> **THE PROBLEM**
Below are some records. Return exactly the lines from the one containing "export SDC_FILE = /design/constraint.sdc" through the one containing "export DETAILED_ROUTE_END_ITERATION = 10", both included, and only those.

> **SUPPLIED RECORDS**
○ ○ ○ ○ ○

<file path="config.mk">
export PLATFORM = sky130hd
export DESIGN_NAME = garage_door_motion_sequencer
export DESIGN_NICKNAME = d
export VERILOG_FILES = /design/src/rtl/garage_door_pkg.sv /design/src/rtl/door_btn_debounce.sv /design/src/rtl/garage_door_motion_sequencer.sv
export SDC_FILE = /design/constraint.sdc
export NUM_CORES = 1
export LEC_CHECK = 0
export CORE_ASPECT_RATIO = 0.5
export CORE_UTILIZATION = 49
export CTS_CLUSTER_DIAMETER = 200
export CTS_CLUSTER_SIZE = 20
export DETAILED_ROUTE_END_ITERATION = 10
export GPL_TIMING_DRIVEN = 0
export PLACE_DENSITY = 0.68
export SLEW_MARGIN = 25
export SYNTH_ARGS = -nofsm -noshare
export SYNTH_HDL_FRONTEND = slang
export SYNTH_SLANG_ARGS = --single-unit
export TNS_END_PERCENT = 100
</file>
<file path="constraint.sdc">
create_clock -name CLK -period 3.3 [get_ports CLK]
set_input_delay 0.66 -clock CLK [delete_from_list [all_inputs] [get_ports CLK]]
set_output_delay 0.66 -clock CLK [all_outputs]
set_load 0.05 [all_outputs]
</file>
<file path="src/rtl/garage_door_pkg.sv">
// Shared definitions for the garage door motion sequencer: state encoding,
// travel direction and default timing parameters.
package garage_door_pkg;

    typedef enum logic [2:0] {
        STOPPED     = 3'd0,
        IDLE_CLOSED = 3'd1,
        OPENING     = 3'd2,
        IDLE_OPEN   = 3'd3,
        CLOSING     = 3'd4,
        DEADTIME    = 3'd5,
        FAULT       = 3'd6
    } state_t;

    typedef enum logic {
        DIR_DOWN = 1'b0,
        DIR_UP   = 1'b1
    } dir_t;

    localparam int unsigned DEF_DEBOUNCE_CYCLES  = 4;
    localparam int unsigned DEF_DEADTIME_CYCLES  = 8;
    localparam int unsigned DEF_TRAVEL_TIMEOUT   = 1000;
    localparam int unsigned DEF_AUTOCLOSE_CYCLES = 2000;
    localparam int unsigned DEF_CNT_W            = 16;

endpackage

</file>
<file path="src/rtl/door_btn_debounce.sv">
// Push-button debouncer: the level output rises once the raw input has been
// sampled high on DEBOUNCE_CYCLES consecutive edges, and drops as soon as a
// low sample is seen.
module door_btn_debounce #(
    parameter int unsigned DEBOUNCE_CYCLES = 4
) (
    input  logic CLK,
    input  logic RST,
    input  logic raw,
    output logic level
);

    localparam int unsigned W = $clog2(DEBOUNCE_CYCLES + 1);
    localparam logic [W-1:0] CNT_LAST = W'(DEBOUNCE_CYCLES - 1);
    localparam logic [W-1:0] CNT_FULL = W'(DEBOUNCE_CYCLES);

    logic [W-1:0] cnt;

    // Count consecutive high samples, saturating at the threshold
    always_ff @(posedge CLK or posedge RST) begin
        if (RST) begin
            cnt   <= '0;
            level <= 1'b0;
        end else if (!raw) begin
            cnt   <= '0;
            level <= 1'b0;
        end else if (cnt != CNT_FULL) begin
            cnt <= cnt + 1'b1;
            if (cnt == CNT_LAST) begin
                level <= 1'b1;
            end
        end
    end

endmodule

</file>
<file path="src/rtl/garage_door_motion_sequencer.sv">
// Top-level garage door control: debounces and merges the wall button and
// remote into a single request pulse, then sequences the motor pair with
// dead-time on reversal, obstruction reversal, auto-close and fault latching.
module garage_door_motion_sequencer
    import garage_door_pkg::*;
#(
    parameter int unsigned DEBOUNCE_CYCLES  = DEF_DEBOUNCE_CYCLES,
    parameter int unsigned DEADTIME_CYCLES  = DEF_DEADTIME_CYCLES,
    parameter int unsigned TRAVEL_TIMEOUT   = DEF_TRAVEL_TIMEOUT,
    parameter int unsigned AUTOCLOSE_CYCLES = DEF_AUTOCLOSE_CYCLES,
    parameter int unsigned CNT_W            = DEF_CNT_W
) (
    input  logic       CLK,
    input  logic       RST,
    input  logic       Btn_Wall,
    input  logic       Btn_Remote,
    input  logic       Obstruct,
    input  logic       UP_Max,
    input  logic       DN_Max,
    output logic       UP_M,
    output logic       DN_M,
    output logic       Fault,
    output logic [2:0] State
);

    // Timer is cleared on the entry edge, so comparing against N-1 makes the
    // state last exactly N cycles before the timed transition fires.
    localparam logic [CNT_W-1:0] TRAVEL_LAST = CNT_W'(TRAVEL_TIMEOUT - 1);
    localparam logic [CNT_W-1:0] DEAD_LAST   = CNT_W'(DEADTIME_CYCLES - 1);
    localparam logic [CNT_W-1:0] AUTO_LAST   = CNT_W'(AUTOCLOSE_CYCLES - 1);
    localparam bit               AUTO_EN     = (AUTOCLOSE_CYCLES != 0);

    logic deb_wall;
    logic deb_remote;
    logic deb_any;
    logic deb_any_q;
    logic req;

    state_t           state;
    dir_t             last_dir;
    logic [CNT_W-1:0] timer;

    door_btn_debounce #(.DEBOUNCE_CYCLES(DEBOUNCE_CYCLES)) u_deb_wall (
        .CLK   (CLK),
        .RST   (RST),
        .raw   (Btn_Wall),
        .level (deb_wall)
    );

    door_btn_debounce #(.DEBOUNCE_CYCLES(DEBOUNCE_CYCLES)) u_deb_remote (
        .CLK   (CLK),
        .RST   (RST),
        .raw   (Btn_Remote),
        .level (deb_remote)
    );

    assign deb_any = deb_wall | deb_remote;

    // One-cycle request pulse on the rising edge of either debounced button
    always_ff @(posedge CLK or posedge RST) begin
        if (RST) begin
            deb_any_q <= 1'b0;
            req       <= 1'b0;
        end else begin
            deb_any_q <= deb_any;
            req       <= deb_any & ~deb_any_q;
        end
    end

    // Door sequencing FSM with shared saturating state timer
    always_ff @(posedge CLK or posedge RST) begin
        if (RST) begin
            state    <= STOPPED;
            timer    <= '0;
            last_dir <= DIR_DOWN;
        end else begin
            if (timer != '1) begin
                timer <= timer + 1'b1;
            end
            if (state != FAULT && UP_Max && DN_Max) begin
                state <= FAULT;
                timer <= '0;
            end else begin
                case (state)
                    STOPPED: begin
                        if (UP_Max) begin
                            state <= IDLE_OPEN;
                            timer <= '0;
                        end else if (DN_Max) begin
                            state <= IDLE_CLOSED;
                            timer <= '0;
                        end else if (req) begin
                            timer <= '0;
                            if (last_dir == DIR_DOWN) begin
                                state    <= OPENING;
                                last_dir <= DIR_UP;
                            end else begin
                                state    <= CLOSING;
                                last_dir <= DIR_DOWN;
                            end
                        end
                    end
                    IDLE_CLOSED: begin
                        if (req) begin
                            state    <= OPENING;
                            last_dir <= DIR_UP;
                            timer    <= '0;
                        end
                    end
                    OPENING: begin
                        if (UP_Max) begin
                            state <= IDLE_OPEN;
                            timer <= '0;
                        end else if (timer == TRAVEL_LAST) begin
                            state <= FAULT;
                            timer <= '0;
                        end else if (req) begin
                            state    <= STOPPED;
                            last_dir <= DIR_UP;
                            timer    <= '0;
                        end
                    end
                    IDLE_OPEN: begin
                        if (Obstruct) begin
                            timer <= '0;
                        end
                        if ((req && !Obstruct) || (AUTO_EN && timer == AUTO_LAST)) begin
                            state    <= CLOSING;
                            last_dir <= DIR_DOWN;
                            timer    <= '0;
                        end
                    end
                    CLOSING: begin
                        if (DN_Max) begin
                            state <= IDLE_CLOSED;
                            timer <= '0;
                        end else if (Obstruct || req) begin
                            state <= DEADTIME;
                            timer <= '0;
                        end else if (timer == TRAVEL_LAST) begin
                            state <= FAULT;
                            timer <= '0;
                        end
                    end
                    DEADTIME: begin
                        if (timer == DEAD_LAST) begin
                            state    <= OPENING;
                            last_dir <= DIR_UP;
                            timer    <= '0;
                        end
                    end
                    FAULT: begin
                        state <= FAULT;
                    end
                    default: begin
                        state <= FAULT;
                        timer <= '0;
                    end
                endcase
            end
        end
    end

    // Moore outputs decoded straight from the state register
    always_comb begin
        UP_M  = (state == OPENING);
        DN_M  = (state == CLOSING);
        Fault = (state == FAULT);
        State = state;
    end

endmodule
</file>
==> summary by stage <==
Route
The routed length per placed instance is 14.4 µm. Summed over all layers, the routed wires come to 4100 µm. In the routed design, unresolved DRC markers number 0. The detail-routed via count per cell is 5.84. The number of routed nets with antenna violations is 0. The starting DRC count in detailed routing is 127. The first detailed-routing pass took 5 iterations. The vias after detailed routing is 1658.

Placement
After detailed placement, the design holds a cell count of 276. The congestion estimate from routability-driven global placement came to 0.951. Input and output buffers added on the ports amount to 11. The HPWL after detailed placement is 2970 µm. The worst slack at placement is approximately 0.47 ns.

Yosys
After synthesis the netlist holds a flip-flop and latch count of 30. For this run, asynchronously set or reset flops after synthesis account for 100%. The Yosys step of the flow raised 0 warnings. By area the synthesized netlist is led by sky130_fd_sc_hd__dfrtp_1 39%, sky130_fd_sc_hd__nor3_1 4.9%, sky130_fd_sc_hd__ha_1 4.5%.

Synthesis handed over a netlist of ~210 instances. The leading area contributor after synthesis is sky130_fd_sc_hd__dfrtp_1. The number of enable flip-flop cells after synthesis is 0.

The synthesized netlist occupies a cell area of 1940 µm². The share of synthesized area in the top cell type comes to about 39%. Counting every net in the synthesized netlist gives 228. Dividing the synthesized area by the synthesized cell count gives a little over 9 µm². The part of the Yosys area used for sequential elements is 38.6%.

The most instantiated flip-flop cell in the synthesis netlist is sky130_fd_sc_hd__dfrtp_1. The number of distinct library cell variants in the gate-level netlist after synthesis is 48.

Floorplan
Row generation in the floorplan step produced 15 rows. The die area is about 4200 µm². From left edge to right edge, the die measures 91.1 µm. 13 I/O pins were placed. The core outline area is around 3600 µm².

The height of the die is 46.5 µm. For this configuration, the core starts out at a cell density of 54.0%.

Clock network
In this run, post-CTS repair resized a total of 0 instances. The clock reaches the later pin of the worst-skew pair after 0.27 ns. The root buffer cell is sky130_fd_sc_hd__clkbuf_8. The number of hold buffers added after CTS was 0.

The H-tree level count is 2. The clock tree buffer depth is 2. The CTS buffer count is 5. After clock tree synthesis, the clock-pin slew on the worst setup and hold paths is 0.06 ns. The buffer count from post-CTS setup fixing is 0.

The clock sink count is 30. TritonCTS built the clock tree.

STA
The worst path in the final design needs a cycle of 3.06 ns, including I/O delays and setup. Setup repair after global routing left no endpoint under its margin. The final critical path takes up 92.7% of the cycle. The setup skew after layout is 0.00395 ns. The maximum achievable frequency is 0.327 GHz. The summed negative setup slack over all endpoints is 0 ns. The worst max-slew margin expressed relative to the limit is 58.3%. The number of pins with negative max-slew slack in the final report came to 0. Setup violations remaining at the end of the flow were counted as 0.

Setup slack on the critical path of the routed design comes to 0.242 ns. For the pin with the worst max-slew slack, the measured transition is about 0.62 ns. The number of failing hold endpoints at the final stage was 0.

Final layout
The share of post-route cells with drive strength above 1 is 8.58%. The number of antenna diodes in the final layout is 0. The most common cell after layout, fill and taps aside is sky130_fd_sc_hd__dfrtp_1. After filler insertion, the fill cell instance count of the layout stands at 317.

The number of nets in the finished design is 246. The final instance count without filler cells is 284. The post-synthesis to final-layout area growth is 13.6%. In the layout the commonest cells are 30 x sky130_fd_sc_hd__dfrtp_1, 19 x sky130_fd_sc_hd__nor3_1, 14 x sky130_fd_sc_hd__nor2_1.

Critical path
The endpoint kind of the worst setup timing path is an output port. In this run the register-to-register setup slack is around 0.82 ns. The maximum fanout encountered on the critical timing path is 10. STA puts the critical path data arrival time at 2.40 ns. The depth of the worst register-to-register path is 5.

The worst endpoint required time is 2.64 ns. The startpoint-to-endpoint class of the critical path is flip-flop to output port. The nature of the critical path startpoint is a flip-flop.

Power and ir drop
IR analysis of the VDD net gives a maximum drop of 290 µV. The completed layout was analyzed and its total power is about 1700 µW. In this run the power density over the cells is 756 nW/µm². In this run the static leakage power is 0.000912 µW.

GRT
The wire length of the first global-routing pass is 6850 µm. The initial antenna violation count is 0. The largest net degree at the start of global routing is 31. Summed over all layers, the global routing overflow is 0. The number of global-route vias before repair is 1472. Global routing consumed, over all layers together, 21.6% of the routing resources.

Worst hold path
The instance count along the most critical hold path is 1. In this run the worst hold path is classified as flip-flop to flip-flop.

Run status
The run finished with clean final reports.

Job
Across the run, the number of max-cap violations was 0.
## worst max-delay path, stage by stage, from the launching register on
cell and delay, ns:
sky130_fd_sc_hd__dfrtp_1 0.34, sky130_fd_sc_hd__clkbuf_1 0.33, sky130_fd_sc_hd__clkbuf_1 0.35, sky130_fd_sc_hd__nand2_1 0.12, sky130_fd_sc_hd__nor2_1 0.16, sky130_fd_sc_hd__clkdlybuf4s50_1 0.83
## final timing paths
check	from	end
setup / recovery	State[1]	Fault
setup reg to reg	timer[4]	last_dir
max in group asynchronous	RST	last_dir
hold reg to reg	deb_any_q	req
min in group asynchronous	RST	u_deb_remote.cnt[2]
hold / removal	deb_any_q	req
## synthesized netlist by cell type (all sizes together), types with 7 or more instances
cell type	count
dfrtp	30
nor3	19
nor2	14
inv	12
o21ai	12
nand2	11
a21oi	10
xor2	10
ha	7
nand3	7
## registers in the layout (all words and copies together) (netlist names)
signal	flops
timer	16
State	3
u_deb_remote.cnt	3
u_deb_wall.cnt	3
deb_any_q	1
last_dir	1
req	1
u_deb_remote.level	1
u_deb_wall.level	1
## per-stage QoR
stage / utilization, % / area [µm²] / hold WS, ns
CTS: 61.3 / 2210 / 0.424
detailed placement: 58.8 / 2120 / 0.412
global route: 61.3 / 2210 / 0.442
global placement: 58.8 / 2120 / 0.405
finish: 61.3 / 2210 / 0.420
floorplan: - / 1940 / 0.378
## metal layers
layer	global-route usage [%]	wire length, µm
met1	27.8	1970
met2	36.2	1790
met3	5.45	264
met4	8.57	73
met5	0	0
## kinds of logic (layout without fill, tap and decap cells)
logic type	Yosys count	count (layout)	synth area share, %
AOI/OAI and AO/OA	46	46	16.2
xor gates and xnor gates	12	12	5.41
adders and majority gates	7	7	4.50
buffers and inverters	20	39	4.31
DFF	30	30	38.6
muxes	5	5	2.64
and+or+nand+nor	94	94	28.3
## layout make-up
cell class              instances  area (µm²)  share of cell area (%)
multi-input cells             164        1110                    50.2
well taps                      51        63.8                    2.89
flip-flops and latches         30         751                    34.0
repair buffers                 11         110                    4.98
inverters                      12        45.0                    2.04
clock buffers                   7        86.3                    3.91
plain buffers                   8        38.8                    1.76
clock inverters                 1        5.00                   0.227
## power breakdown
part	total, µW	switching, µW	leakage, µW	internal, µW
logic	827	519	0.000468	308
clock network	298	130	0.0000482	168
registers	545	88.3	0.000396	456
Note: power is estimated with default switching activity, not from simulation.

○ ○ ○ ○ ○

> **RESPONSE**
export SDC_FILE = /design/constraint.sdc
export NUM_CORES = 1
export LEC_CHECK = 0
export CORE_ASPECT_RATIO = 0.5
export CORE_UTILIZATION = 49
export CTS_CLUSTER_DIAMETER = 200
export CTS_CLUSTER_SIZE = 20
export DETAILED_ROUTE_END_ITERATION = 10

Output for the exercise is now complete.